Problem
From the entries below, gather each line containing the word "assign".

Extracted entries

<file path="src/ptp_bridge_pkg.sv">
`default_nettype none
package ptp_bridge_pkg;

  // ---------------------------------------------------------------
  // Command bus opcodes
  // ---------------------------------------------------------------
  localparam logic [3:0] OP_PEER_MEM_WR = 4'h5;
  localparam logic [3:0] OP_PTP_RD = 4'h6;
  localparam logic [3:0] OP_PTP_WR = 4'h7;
  localparam logic [3:0] OP_LOAD_DN = 4'hc;
  localparam logic [3:0] OP_BYPASS = 4'he;
  localparam logic [3:0] OP_NOP = 4'hf;

  // ---------------------------------------------------------------
  // Transfer type encodings and load-data kind
  // ---------------------------------------------------------------
  localparam logic [1:0] TT_BYTE = 2'h0;
  localparam logic [1:0] TT_LONG = 2'h1;
  localparam logic [1:0] TT_QUAD = 2'h2;
  localparam logic [1:0] TT_ILLEGAL = 2'h3;
  localparam logic [1:0] LDP_PTP = 2'h2;

  // ---------------------------------------------------------------
  // First-beat word layout
  // ---------------------------------------------------------------
  localparam int OP_HI = 15;
  localparam int OP_LO = 12;
  localparam int TT_HI = 11;
  localparam int TT_LO = 10;
  localparam int MASK_HI = 9;
  localparam int MASK_LO = 2;
  localparam int ADDR_LO = 3;

  // ---------------------------------------------------------------
  // Limits and quadword counts
  // ---------------------------------------------------------------
  localparam logic [2:0] PTP_MAX_OUT = 3'h4;
  localparam logic [3:0] QW_LONG = 4'h4;
  localparam logic [3:0] QW_ONE = 4'h1;

  typedef struct packed {
    logic valid;
    logic first;
    logic [15:0] word;
  } cab_cmd_s;

  typedef struct packed {
    logic valid;
    logic first;
    logic from_ctrl;
    logic [15:0] word;
  } cab_snoop_s;

  typedef struct packed {
    logic valid;
    logic is_write;
    logic [1:0] ttype;
    logic [7:0] mask;
    logic [2:0] addr;
    logic [15:0] bmask;
  } ptp_req_s;

  localparam cab_cmd_s CMD_IDLE = '{valid: 1'b0, first: 1'b0, word: 16'h0000};

endpackage : ptp_bridge_pkg
`default_nettype wire

</file>
<file path="src/ptp_bridge.sv">
// Summary of operation
// - Register write is one indivisible bus transaction, no count limit.
// - At most four peer operations outstanding in the controller.
// - Fifth peer request waits until oldest request's queue data drains.
// - Peer read completes on its returning load-data command; full block.
// - Snoop other bridge's peer read and write commands into the tally.
// - Peer write completes on controller's peer-origin memory write.
// - Peer write command carries its transfer length in the mask.
// - No new peer request accepted until earlier ones are issued.
// - Peer write mask flags every quadword moved, full or partial.
// - Byte-mask bypass with 16 bits precedes every peer write.
// - Single-quadword transfer uses only low 8 bypass bits.
// - Bypass bit order ascends with byte address, bit 0 lowest.
// - Priority goes to the bridge with the oldest unmatched bypass.
// - Never two bypass commands without a peer write between.
// - Peer write only after its bypass and while holding priority.
// - Byte type: mask selects bytes of one quadword.
// - Longword type: four quadwords move, mask pairs per quadword.
// - Quadword type: count equals set mask bits, first is lowest.
// - Quadword mask covers up to eight quadwords, one bit each.
// - Bypass uses opcode 1110 over two command cycles.
`timescale 1ns/100ps
`default_nettype none
module ptp_bridge
  import ptp_bridge_pkg::*;
(
  input wire logic clk_in, // 10 MHz system clock
  input wire logic sys_rst_in, // Synchronous reset, active high
  input wire ptp_req_s req_in, // Peer request from the PCI side
  output logic accept_ready_out, // Request can be taken this cycle
  output logic req_refused_out, // Request refused for illegal type or non-quadword write
  input wire logic cab_grant_in, // Command bus granted to us
  output cab_cmd_s cab_cmd_out, // Command bus beat driven
  input wire cab_snoop_s snoop_in, // Beats seen from the other parties
  output logic ptp_prio_out, // We hold peer write priority
  output logic [2:0] ptp_outstanding_out, // Uncompleted peer operations
  output logic [3:0] xfer_qw_out, // Quadwords moved by latched request
  output logic ttype_error_out // Illegal transfer type seen, sticky
);

  // ---------------------------------------------------------------
  // State
  // ---------------------------------------------------------------
  typedef enum logic [2:0] {
    ST_IDLE = 3'b000,
    ST_BYP_A = 3'b001,
    ST_BYP_B = 3'b010,
    ST_WAIT_WR = 3'b011,
    ST_WR_A = 3'b100,
    ST_WR_B = 3'b101,
    ST_RD_A = 3'b110,
    ST_RD_B = 3'b111
  } ptp_state_e;

  ptp_state_e state_r, state_nxt;
  ptp_req_s req_r, req_nxt;
  cab_cmd_s cmd_r, cmd_nxt;
  logic [2:0] count_r, count_nxt;
  logic [3:0] qw_r, qw_nxt;
  logic self_pend_r, self_pend_nxt;
  logic other_pend_r, other_pend_nxt;
  logic self_older_r, self_older_nxt;
  logic prio_r, prio_nxt;
  logic ready_r, ready_nxt;
  logic refused_r, refused_nxt;
  logic terr_r, terr_nxt;

  // ---------------------------------------------------------------
  // Snoop decode
  // ---------------------------------------------------------------
  logic snp_head;
  logic [3:0] snp_op;
  logic snp_other_ptp;
  logic snp_other_byp;
  logic snp_other_wr;
  logic snp_done;
  logic snp_bad_tt;

  always_comb begin
    snp_head = snoop_in.valid && snoop_in.first;
    snp_op = snoop_in.word[OP_HI:OP_LO];
    snp_other_ptp = snp_head && !snoop_in.from_ctrl &&
                    (snp_op == OP_PTP_RD || snp_op == OP_PTP_WR);
    snp_other_byp = snp_head && !snoop_in.from_ctrl && snp_op == OP_BYPASS;
    snp_other_wr = snp_head && !snoop_in.from_ctrl && snp_op == OP_PTP_WR;
    snp_done = snp_head && snoop_in.from_ctrl &&
               ((snp_op == OP_LOAD_DN && snoop_in.word[TT_HI:TT_LO] == LDP_PTP) ||
                snp_op == OP_PEER_MEM_WR);
    snp_bad_tt = snp_head && snoop_in.word[TT_HI:TT_LO] == TT_ILLEGAL &&
                 (snp_op == OP_PTP_RD || snp_op == OP_PTP_WR ||
                  (snoop_in.from_ctrl && snp_op == OP_PEER_MEM_WR));
  end

  // ---------------------------------------------------------------
  // Quadword count of an incoming request
  // ---------------------------------------------------------------
  function automatic logic [3:0] qw_count(input logic [1:0] tt, input logic [7:0] m);
    logic [3:0] n;
    n = 4'h0;
    unique case (tt)
      TT_BYTE: n = QW_ONE;
      TT_LONG: n = QW_LONG;
      default: begin
        for (int i = 0; i < 8; i++) begin
          n = n + {3'h0, m[i]};
        end
      end
    endcase
    return n;
  endfunction : qw_count

  // ---------------------------------------------------------------
  // Next state
  // ---------------------------------------------------------------
  logic own_issue;
  logic own_byp;
  logic own_wr;
  logic credit_ok;

  always_comb begin
    state_nxt = state_r;
    req_nxt = req_r;
    cmd_nxt = CMD_IDLE;
    qw_nxt = qw_r;
    refused_nxt = 1'b0;
    terr_nxt = terr_r || snp_bad_tt;
    own_issue = 1'b0;
    own_byp = 1'b0;
    own_wr = 1'b0;
    credit_ok = count_r < PTP_MAX_OUT;
    unique case (state_r)
      ST_IDLE: begin
        if (req_in.valid && ready_r) begin
          if (req_in.ttype == TT_ILLEGAL ||
              (req_in.is_write && req_in.ttype != TT_QUAD)) begin
            refused_nxt = 1'b1;
          end else begin
            req_nxt = req_in;
            qw_nxt = qw_count(req_in.ttype, req_in.mask);
            if (qw_count(req_in.ttype, req_in.mask) == QW_ONE) begin
              req_nxt.bmask[15:8] = 8'h00;
            end
            state_nxt = req_in.is_write ? ST_BYP_A : ST_RD_A;
          end
        end
      end
      ST_BYP_A: begin
        if (cab_grant_in && !self_pend_r) begin
          cmd_nxt = '{valid: 1'b1, first: 1'b1, word: {OP_BYPASS, 12'h000}};
          own_byp = 1'b1;
          state_nxt = ST_BYP_B;
        end
      end
      ST_BYP_B: begin
        cmd_nxt = '{valid: 1'b1, first: 1'b0, word: req_r.bmask};
        state_nxt = ST_WAIT_WR;
      end
      ST_WAIT_WR: begin
        if (cab_grant_in && prio_r && credit_ok) begin
          cmd_nxt = '{valid: 1'b1, first: 1'b1,
                      word: {OP_PTP_WR, TT_QUAD, req_r.mask, 2'h0}};
          own_issue = 1'b1;
          own_wr = 1'b1;
          state_nxt = ST_WR_A;
        end
      end
      ST_WR_A: begin
        cmd_nxt = '{valid: 1'b1, first: 1'b0, word: {10'h000, req_r.addr, 3'h0}};
        state_nxt = ST_WR_B;
      end
      ST_RD_A: begin
        if (cab_grant_in && credit_ok) begin
          cmd_nxt = '{valid: 1'b1, first: 1'b1,
                      word: {OP_PTP_RD, req_r.ttype, req_r.mask, 2'h0}};
          own_issue = 1'b1;
          state_nxt = ST_RD_B;
        end
      end
      ST_RD_B: begin
        // Address beat follows the head with no gap, then one idle cycle
        cmd_nxt = '{valid: 1'b1, first: 1'b0, word: {10'h000, req_r.addr, 3'h0}};
        state_nxt = ST_WR_B;
      end
      ST_WR_B: begin
        state_nxt = ST_IDLE;
      end
    endcase
    // Outstanding tally shared with the other bridge
    count_nxt = count_r + {2'h0, own_issue || snp_other_ptp} -
                {2'h0, snp_done && count_r != 3'h0};
    // Priority tracking between the two bypass senders
    self_pend_nxt = self_pend_r;
    other_pend_nxt = other_pend_r;
    self_older_nxt = self_older_r;
    if (own_byp) begin
      self_pend_nxt = 1'b1;
      self_older_nxt = !other_pend_r;
    end
    if (own_wr) begin
      self_pend_nxt = 1'b0;
      self_older_nxt = 1'b0;
    end
    if (snp_other_byp) begin
      other_pend_nxt = 1'b1;
    end
    if (snp_other_wr) begin
      other_pend_nxt = 1'b0;
      self_older_nxt = self_pend_nxt;
    end
    prio_nxt = self_pend_nxt && (!other_pend_nxt || self_older_nxt);
    ready_nxt = state_nxt == ST_IDLE && !(req_in.valid && ready_r);
  end

  always_ff @(posedge clk_in) begin
    if (sys_rst_in) begin
      state_r <= ST_IDLE;
      req_r <= '0;
      cmd_r <= CMD_IDLE;
      count_r <= 3'h0;
      qw_r <= 4'h0;
      self_pend_r <= 1'b0;
      other_pend_r <= 1'b0;
      self_older_r <= 1'b0;
      prio_r <= 1'b0;
      ready_r <= 1'b0;
      refused_r <= 1'b0;
      terr_r <= 1'b0;
    end else begin
      state_r <= state_nxt;
      req_r <= req_nxt;
      cmd_r <= cmd_nxt;
      count_r <= count_nxt;
      qw_r <= qw_nxt;
      self_pend_r <= self_pend_nxt;
      other_pend_r <= other_pend_nxt;
      self_older_r <= self_older_nxt;
      prio_r <= prio_nxt;
      ready_r <= ready_nxt;
      refused_r <= refused_nxt;
      terr_r <= terr_nxt;
    end
  end

  assign accept_ready_out = ready_r;
  assign req_refused_out = refused_r;
  assign cab_cmd_out = cmd_r;
  assign ptp_prio_out = prio_r;
  assign ptp_outstanding_out = count_r;
  assign xfer_qw_out = qw_r;
  assign ttype_error_out = terr_r;
endmodule : ptp_bridge
`default_nettype wire

</file>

Response below
  assign accept_ready_out = ready_r;
  assign req_refused_out = refused_r;
  assign cab_cmd_out = cmd_r;
  assign ptp_prio_out = prio_r;
  assign ptp_outstanding_out = count_r;
  assign xfer_qw_out = qw_r;
  assign ttype_error_out = terr_r;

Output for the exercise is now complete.